AMORES NÁUFRAGOS

Los vientos huracanados de aquella noche de tormenta hacían que la añeja embarcación se tambaleara de lado a lado en una danza peligrosa, insinuándosele a la parca. Las aguas tumultuosas esperaban que la fuerza de la naturaleza hiciera su trabajo y le entregara otro esqueleto de madera, uno más. Solo Njord y los habitantes de su Reino sabrían del trágico final y se encargarían de labrar su lápida ignorada que debía yacer en el camposanto marino.

El crujido del palo mayor detuvo los esfuerzos vanos de toda la tripulación que agonizaba desesperada por enderezar al navío de bandera noruega. Sus esfuerzos inútiles se vieron vencidos por aquel estruendo que los obligó a saltar a todos por la borda, en una apuesta al destino en la que el Ángel Negro no tardó demasiado en acompañarlos, helados, a aquel cementerio de las profundidades.

Todos se arrojaron en medio de la oscuridad infinita. Todos menos aquel hombre alto que entremezclaba barbas blancas y rojizas, que luchaba con un timón rebelde y se agotaba en un intento de torcerle el rumbo a quien lo había obedecido en todas sus travesías, excepto esa noche. Como dictaminaban las invisibles leyes de los mares, el capitán había decidido irse a pique con su navío para salvaguardar el honor de un nombre que la historia no recordaría.

En esos últimos instantes, sabiéndose preso del azar inevitable, decidió dejar un último mensaje escrito de puño y letra en el reverso de un mapa que había alcanzado a salvarse de las aguas que habían inundado gran parte del bergantín. Quería saldar de alguna forma esa deuda pendiente que tenía con la vida y como una suerte de cariñosa despedida al amor verdadero que nunca había sentido, quiso decirle adiós a aquella mujer anónima que jamás había conocido:

“El irrebatible designio de los mares quiso que hoy descanse para siempre, aunque hubiera deseado buscarte a ti por el resto de mis días hasta poder hallarte. Te elegí porque cuando mi luz se apagó, te sentaste a mi lado en las sombras. Donde quiera que estés, tú, eres la depositaria del amor que nunca pude dar”.

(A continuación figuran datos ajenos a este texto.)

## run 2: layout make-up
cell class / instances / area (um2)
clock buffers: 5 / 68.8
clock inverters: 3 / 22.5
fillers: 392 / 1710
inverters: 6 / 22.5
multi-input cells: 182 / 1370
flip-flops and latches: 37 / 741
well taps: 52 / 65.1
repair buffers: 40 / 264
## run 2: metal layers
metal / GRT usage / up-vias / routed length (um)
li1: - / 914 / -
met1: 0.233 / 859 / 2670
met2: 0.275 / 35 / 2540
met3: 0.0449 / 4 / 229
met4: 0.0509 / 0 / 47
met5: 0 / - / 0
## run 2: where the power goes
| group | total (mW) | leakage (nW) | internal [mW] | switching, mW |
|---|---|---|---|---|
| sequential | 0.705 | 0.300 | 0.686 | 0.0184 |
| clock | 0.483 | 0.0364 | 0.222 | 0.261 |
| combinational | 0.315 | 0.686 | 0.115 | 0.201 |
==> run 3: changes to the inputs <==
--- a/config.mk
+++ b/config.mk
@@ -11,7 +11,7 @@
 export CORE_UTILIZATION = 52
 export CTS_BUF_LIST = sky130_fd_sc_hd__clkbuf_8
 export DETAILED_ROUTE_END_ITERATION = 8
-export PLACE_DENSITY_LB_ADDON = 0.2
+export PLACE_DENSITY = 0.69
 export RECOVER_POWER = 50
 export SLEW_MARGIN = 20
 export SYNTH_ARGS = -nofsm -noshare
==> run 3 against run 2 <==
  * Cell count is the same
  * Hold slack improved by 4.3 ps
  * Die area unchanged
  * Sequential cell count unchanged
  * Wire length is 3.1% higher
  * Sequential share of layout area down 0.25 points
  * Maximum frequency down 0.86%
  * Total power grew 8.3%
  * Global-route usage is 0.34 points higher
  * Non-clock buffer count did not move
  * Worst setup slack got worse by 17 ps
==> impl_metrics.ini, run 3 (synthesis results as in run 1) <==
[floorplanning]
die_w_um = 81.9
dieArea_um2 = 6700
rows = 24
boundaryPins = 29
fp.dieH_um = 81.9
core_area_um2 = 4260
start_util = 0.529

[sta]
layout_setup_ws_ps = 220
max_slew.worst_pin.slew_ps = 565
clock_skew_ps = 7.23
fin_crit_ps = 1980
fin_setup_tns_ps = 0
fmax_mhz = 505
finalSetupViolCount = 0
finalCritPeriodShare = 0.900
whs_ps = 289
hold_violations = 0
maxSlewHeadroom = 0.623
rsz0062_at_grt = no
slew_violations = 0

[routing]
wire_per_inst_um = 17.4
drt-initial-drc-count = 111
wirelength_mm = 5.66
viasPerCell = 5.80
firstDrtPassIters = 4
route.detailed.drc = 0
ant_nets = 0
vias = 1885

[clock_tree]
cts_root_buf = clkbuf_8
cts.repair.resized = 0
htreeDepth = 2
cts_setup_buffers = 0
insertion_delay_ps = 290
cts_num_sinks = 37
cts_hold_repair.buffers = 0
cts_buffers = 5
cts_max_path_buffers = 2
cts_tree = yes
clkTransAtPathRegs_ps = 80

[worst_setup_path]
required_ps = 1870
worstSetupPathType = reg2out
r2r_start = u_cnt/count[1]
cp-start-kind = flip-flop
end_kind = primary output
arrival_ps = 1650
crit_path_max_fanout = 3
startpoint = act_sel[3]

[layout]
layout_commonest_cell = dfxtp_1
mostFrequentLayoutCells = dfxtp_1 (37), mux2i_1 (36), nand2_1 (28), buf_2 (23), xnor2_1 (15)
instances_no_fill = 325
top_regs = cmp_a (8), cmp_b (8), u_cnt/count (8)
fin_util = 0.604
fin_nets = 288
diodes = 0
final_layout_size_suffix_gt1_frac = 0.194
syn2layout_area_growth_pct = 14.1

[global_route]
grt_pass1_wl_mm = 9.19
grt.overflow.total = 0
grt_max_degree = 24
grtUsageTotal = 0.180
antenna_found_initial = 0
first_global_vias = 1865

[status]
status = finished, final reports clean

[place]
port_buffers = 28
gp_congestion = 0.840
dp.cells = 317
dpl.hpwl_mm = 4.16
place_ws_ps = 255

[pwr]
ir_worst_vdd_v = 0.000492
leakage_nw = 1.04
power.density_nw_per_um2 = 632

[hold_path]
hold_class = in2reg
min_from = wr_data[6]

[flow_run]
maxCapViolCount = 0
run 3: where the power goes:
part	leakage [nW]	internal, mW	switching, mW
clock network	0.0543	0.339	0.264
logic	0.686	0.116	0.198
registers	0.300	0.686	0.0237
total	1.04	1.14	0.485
## src/rtl/crc_serial_pkg.sv

```systemverilog
package crc_serial_pkg;

  typedef enum logic [1:0] {
    LEN_FULL = 2'b00,
    LEN_MID  = 2'b01,
    LEN_NIB  = 2'b10,
    LEN_ALT  = 2'b11
  } crc_len_e;

endpackage

```

## src/rtl/crc_lfsr.sv

```systemverilog
module crc_lfsr
  import crc_serial_pkg::*;
#(
  parameter int W       = 16,
  parameter int MID_W   = 8,
  parameter int SHORT_W = 4
) (
  input  logic         clk,
  input  logic         rst_n,
  input  logic         load,
  input  logic         step,
  input  logic         din,
  input  logic [W-1:0] init,
  input  logic [W-1:0] poly,
  input  crc_len_e     len,
  output logic [W-1:0] crc,
  output logic [W-1:0] mask,
  output logic         rem_zero
);

  localparam logic [W-1:0] ONE = W'(1);

  function automatic logic [W-1:0] len_mask(crc_len_e l);
    case (l)
      LEN_MID: len_mask = (ONE << MID_W) - ONE;
      LEN_NIB: len_mask = (ONE << SHORT_W) - ONE;
      default: len_mask = '1;
    endcase
  endfunction

  function automatic logic top_bit(logic [W-1:0] c, crc_len_e l);
    case (l)
      LEN_MID: top_bit = c[MID_W-1];
      LEN_NIB: top_bit = c[SHORT_W-1];
      default: top_bit = c[W-1];
    endcase
  endfunction

  function automatic logic [W-1:0] crc_step(logic [W-1:0] c, logic b,
                                            logic [W-1:0] p, crc_len_e l);
    logic [W-1:0] nxt;
    nxt = c << 1;
    if (top_bit(c, l) ^ b) nxt = nxt ^ (p | ONE);
    crc_step = nxt & len_mask(l);
  endfunction

  assign mask     = len_mask(len);
  assign rem_zero = ((crc & mask) == '0);

  always_ff @(posedge clk) begin
    if (!rst_n)    crc <= '0;
    else if (load) crc <= init & mask;
    else if (step) crc <= crc_step(crc, din, poly, len);
  end

endmodule

```

## config.mk

```make
export PLATFORM = sky130hd
export DESIGN_NAME = crc_lfsr
export DESIGN_NICKNAME = d
export VERILOG_FILES = /design/src/rtl/crc_serial_pkg.sv /design/src/rtl/crc_lfsr.sv
export SDC_FILE = /design/constraint.sdc
export NUM_CORES = 1
export LEC_CHECK = 0
export BUFFER_PORTS_ARGS = -buffer_cell sky130_fd_sc_hd__buf_2
export CAP_MARGIN = 20
export CORE_MARGIN = 2
export CORE_UTILIZATION = 35
export CTS_BUF_LIST = sky130_fd_sc_hd__clkbuf_8
export DETAILED_ROUTE_END_ITERATION = 10
export PLACE_DENSITY = 0.64
export REMOVE_ABC_BUFFERS = 1
export SYNTH_ARGS = -nofsm -noshare
export SYNTH_HDL_FRONTEND = slang
export SYNTH_SLANG_ARGS = --single-unit
```

## constraint.sdc

```tcl
create_clock -name clk -period 1.8 [get_ports clk]
set_clock_uncertainty 0.05 [all_clocks]
set_input_delay 0.18 -clock clk [delete_from_list [all_inputs] [get_ports clk]]
set_output_delay 0.18 -clock clk [all_outputs]
set_load 0.01 [all_outputs]
```

Word level (Yosys, flattened, before mapping)
Index checks and enable logic that the tools add are counted.
W data, S select, Z words.
{"block": "totals", "output_inout_bits": 33, "ff_bits": 16, "inputBits": 39}
{"block": "op_classes", "n_eq_ne": 2, "mux": 14, "reduce_logical": 2, "bitwise": 5}
{"operator": "$mux W16", "count": 9}
{"operator": "$and A16 B16 Y16", "count": 3}
{"operator": "$pmux W16 S2", "count": 1}
{"operator": "$logic_not A16 Y1", "count": 1}
{"operator": "$xor A16 B16 Y16", "count": 1}
{"operator": "$mux W1", "count": 3}
{"operator": "$eq A2 B1 Y1 const B", "count": 1}
{"operator": "$eq A2 B2 Y1 const B", "count": 1}
{"operator": "$pmux W1 S2", "count": 1}
{"operator": "$reduce_bool A2 Y1", "count": 1}
{"operator": "$xor A1 B1 Y1", "count": 1}

Depth between registers and ports, before layout
{"block": "depth", "depth_word": 13, "ltp_mapped": 9, "ltp_nobuf": 6}

Worst setup path before layout
OpenSTA, ideal clock, no wires.
{"block": "synth_path", "path_kind": "input -> register", "startpoint": "input port len[0]", "endpoint": "register crc[5]", "arrival_time_ns": 1.936, "setup_slack_ns": -0.260, "path_buffers": 1, "stages": 7, "required_time_ns": 1.676, "path_cell_list": "inv_1 ha_1 and2b_1 mux2_4 buf_6 or4_1 a31oi_1"}
{"block": "synth_between", "elab_chain_cells": 13}
{"item": "start: declaration", "line_no": "crc_lfsr.sv:15", "text": "input crc_len_e len,"}
{"item": "$eq A2 B2 Y1 or $eq A2 B1 Y1 (tied branches)", "line_no": "crc_lfsr.sv:24, crc_lfsr.sv:32"}
{"item": "$pmux W1 S2", "line_no": "crc_lfsr.sv:32", "text": "case (l)"}
{"item": "$mux W1", "line_no": "crc_lfsr.sv:53", "text": "else if (step) crc <= crc_step(crc, din, poly, len);"}
{"item": "$mux W1", "line_no": "crc_lfsr.sv:52", "text": "else if (load) crc <= init & mask;"}
{"item": "$mux W1", "line_no": "crc_lfsr.sv:51", "text": "if (!rst_n) crc <= '0;"}
{"item": "$xor A1 B1 Y1", "line_no": "crc_lfsr.sv:43", "text": "if (top_bit(c, l) ^ b) nxt = nxt ^ (p | ONE);"}
{"item": "$mux W16", "line_no": "crc_lfsr.sv:43"}
{"item": "$mux W16", "line_no": "crc_lfsr.sv:53"}
{"item": "$mux W16", "line_no": "crc_lfsr.sv:52"}
{"item": "$mux W16", "line_no": "crc_lfsr.sv:51"}
{"item": "$and A16 B16 Y16", "line_no": "crc_lfsr.sv:44", "text": "crc_step = nxt & len_mask(l);"}
{"item": "$mux W16", "line_no": "crc_lfsr.sv:53"}
{"item": "$mux W16 *", "line_no": "crc_lfsr.sv:52"}
{"item": "end signal: assignment", "line_no": "crc_lfsr.sv:52"}
{"item": "end signal: assignment", "line_no": "crc_lfsr.sv:53"}
{"item": "end: declaration", "line_no": "crc_lfsr.sv:16", "text": "output logic [W-1:0] crc,"}
Every way passes the cells marked *; elsewhere a longest branch is shown, timed or not. The select of a mux whose other input is x is not followed.
A chain may end at the register's enable or synchronous reset.

Worst setup path after layout
{"block": "layout_path", "startpoint": "register crc[7]", "endpoint": "register crc[11]"}
{"block": "layout_between", "elab_chain_cells": 12}
{"item": "$pmux W1 S2", "line_no": "crc_lfsr.sv:32"}
{"item": "$mux W1", "line_no": "crc_lfsr.sv:53"}
{"item": "$mux W1", "line_no": "crc_lfsr.sv:52"}
{"item": "$mux W1", "line_no": "crc_lfsr.sv:51"}
{"item": "$xor A1 B1 Y1", "line_no": "crc_lfsr.sv:43"}
{"item": "$mux W16", "line_no": "crc_lfsr.sv:43"}
{"item": "$mux W16", "line_no": "crc_lfsr.sv:53"}
{"item": "$mux W16", "line_no": "crc_lfsr.sv:52"}
{"item": "$mux W16", "line_no": "crc_lfsr.sv:51"}
{"item": "$and A16 B16 Y16", "line_no": "crc_lfsr.sv:44"}
{"item": "$mux W16", "line_no": "crc_lfsr.sv:53"}
{"item": "$mux W16", "line_no": "crc_lfsr.sv:52"}
No other way between the ends. The select of a mux whose other input is x is not followed.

Antes de que la marea lo cubriese por completo, introdujo la carta en una botella de ron que se había vaciado en la cena de la noche anterior y la arrojó a las aguas escandalosas, que la tragaron con un rugido de olas y viento, súbitamente. La última imagen que el marinero se llevó a su tumba, que lo esperaba, serena, para reposar eternamente en el fondo del Mar de Barents.

Ningún habitante de las tierras nórdicas cercanas al lugar del naufragio, un racimo de poblados costeros, conoció su final desdichado. Tampoco hubieron rescates que pretendieran dar con el barco. En aquellas épocas, las sentencias de los piélagos eran inapelables. Pasaron los años. Muchos. Y nunca se supo nada del funesto desenlace del capitán y de su nave.

Una tarde soleada de mediados del siglo pasado, una joven de aspecto adolescente, leía su novela de Jane Austen bajo la umbría de su sombrilla multicolor, cómoda, en una playa solitaria. Con una mano sostenía el libro y con la otra rizaba sus cabellos dorados como el sol, que intentaba abrazarla.

De repente, sus ojos cristalinos que plagiaban al océano que se espejaba en sus anteojos, divisaron un destello de color verde que parecía encenderse y apagarse cada vez que la marea subía y bajaba. Se puso de pie, caminó hasta el canto de las aguas y descubrió que aquella luz era la del reflejo de una botella, que se esmeraba por afirmarse en esa orilla de arenas blandas. La levantó, la enjuagó y pudo notar que en su interior había algo que guardaba.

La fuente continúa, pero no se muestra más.